I'm not sure this existence is necessary, but every example of unstable singularity that I know of satisfies this property.
My approach so far was the following:
$~$
Let $\Phi(t,x)$ be the flow of the ODE and WLOG we can consider $W=B(x^*,r)$ for some radius $r>0$.
By continuity, the hypothesis of there being initial conditions $x_n\to x^*$ that leave $W$ implies that for each $n$ there is a $t_n>0$ where $\Phi(t_n,x_n)=c_n\in S$ where $S$ is the border of $W$.

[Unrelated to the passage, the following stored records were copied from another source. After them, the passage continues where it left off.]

**config.mk**
```make
export PLATFORM = sky130hd
export DESIGN_NAME = sfr_serial_core
export DESIGN_NICKNAME = d
export VERILOG_FILES = /design/src/rtl/sfr_pkg.sv /design/src/rtl/sfr_rx_fifo.sv /design/src/rtl/sfr_tx_hold.sv /design/src/rtl/sfr_serial_core.sv
export SDC_FILE = /design/constraint.sdc
export NUM_CORES = 1
export LEC_CHECK = 0
export ABC_AREA = 1
export CORE_ASPECT_RATIO = 0.75
export CORE_MARGIN = 2
export CORE_UTILIZATION = 30
export CTS_CLUSTER_SIZE = 8
export DETAILED_ROUTE_END_ITERATION = 10
export DONT_BUFFER_PORTS = 1
export GPL_ROUTABILITY_DRIVEN = 0
export GPL_TIMING_DRIVEN = 0
export HOLD_SLACK_MARGIN = 0.08
export PLACE_DENSITY = 0.4
export SLEW_MARGIN = 30
export SYNTH_ARGS = -nofsm -noshare
export SYNTH_HDL_FRONTEND = slang
export SYNTH_SLANG_ARGS = --single-unit
```
**constraint.sdc**
```tcl
create_clock -name clk -period 4.95 [get_ports clk]
set_input_delay 0.2475 -clock clk [delete_from_list [all_inputs] [get_ports clk]]
set_output_delay 0.2475 -clock clk [all_outputs]
set_load 0.01 [all_outputs]
```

Since $S$ is compact, by using a subsequence if necessary, we can consider $c_n\to c\in S$.
We can also rewrite $\Phi(t_n,x_n)=c_n$ as $\Phi(-t_n,c_n)=x_n$.
So, in short, I have the following relevant properties:
$\bullet~c_n\to c$ ;
$\bullet~\Phi(-t_n,c_n)=x_n$ ;
$\bullet~x_n\to x^*$ ;
$\bullet~\Phi$ is differentiable (with respect to both $t$ and $x$) .
The last step would be to show that $x(t):=\Phi(t,c)$ is the solution we are looking for, but I couldn't manage to do it.
Turns out it is not only false, but also, unlike I said, there is a linear counterexample in $\mathbb{R}^2$:
$x'= \begin{bmatrix} 0 & 1\\ 0 & 0 \end{bmatrix}x $ .
All the solutions are of the form: $x(t)= \begin{bmatrix} x_0+ty_0\\ y_0 \end{bmatrix}~$ , with $~x_0,y_0\in\mathbb{R}$ .
Clearly, the limit in question only converges if $y_0=0$, in that case $x(t)\equiv \begin{bmatrix} x_0\\ y_0 \end{bmatrix}$ , but we were looking for non-trivial solutions, so there are none.